Reserves to be used for oil import
KARACHI, Oct 30: All payments of oil import bill will be met from the foreign exchange reserves while machinery and other imports will continue to be financed from the inter-bank resources , the Governor of State Bank, Dr Ishrat Hussain told a press conference on Saturday.
The main theme of Dr Ishrat Hussain's press conference on Saturday was to convey loudly that in face of negative impact of the rising oil prices, the rupee will remain stable and strong, currency speculators will not be allowed to play their games as the Central Bank is determined to keep speculators out of the market and to support all the genuine importers.

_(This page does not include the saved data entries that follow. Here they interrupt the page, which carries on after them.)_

## src/rtl/pipe_stage.sv

```systemverilog
// Two-entry skid buffer between pipeline stages.
// Registered ready/valid with flush; head entry drives the outputs.
module pipe_stage #(
  parameter int DATA_WIDTH = 160,
  parameter int CWORD_WIDTH = 31,
  parameter int DEST_WIDTH = 3,
  parameter logic [CWORD_WIDTH-1:0] NOP_CWORD = '0
) (
  input  logic                   clk,
  input  logic                   reset,
  input  logic                   flush,
  input  logic                   in_valid,
  output logic                   in_ready,
  input  logic [15:0]            pc_in,
  input  logic [CWORD_WIDTH-1:0] cword_in,
  input  logic [DEST_WIDTH-1:0]  dest_in,
  input  logic [DATA_WIDTH-1:0]  data_in,
  output logic                   out_valid,
  input  logic                   out_ready,
  output logic [15:0]            pc_out,
  output logic [CWORD_WIDTH-1:0] cword_out,
  output logic [DEST_WIDTH-1:0]  dest_out,
  output logic [DATA_WIDTH-1:0]  data_out
);

  typedef enum logic [1:0] {
    EMPTY,
    ONE,
    TWO
  } state_t;

  state_t state;

  logic [15:0]            skid_pc;
  logic [CWORD_WIDTH-1:0] skid_cword;
  logic [DEST_WIDTH-1:0]  skid_dest;
  logic [DATA_WIDTH-1:0]  skid_data;

  logic in_fire;
  logic out_fire;

  assign in_fire  = in_valid & in_ready;
  assign out_fire = out_valid & out_ready;

  always_ff @(posedge clk) begin
    if (reset) begin
      state      <= EMPTY;
      in_ready   <= 1'b1;
      out_valid  <= 1'b0;
      pc_out     <= '0;
      cword_out  <= NOP_CWORD;
      dest_out   <= '0;
      data_out   <= '0;
      skid_pc    <= '0;
      skid_cword <= NOP_CWORD;
      skid_dest  <= '0;
      skid_data  <= '0;
    end else if (flush) begin
      // Only our own entries die; a same-cycle pop was still taken.
      state     <= EMPTY;
      in_ready  <= 1'b1;
      out_valid <= 1'b0;
      cword_out <= NOP_CWORD;
    end else begin
      unique case (state)
        EMPTY: begin
          if (in_fire) begin
            pc_out    <= pc_in;
            cword_out <= cword_in;
            dest_out  <= dest_in;
            data_out  <= data_in;
            out_valid <= 1'b1;
            state     <= ONE;
          end
        end
        ONE: begin
          if (in_fire && out_fire) begin
            pc_out    <= pc_in;
            cword_out <= cword_in;
            dest_out  <= dest_in;
            data_out  <= data_in;
          end else if (in_fire) begin
            skid_pc    <= pc_in;
            skid_cword <= cword_in;
            skid_dest  <= dest_in;
            skid_data  <= data_in;
            in_ready   <= 1'b0;
            state      <= TWO;
          end else if (out_fire) begin
            out_valid <= 1'b0;
            cword_out <= NOP_CWORD;
            state     <= EMPTY;
          end
        end
        TWO: begin
          if (out_fire) begin
            pc_out    <= skid_pc;
            cword_out <= skid_cword;
            dest_out  <= skid_dest;
            data_out  <= skid_data;
            in_ready  <= 1'b1;
            state     <= ONE;
          end
        end
        default: begin
          state     <= EMPTY;
          in_ready  <= 1'b1;
          out_valid <= 1'b0;
          cword_out <= NOP_CWORD;
        end
      endcase
    end
  end

endmodule

```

He declared that the central bank would perform its responsibility in meeting all the foreign exchange payments on oil import and explained "we want to reduce pressure on the inter bank." He disclosed that roughly $350 to 400 million are now required each month to provide for oil import bill thereby dropping broad hints that total oil import bill at the end of the year may be close to $4.5 to 5 billion.
He, however, cautioned that inflation would escalate beyond original projection of 5 per cent in the current fiscal year and could go up to 6 or seven per cent. Nonetheless, the State Bank governor assured that growth momentum led by large scale industry during 03-04 will continue in the current fiscal year. For agriculture, he said cotton and rice crops are good but a lot will depend on wheat for which the government has increased support price, arranging water and importing urea and DAP.
"No one can predict where the oil prices will come to stay," he replied to several questions. He agreed that extra-ordinary rise in oil prices had a negative impact on the balance of payment and on the inflation. "In Pakistan, the government has so far insulated general public from impact of rise in prices by taking the hit on itself," he said.
"Already, the government has absorbed Rs20 billion impact and would be difficult to continue it for longer" the Governor replied when asked if government could continue to provide relief to the general public on oil supply because of the high revenue generation from increasing import bill.
He said the speculators try to take advantage of the mismatch between the inflows and outflows of the foreign exchange but he warned "the State Bank will take measures to prevent all such speculators."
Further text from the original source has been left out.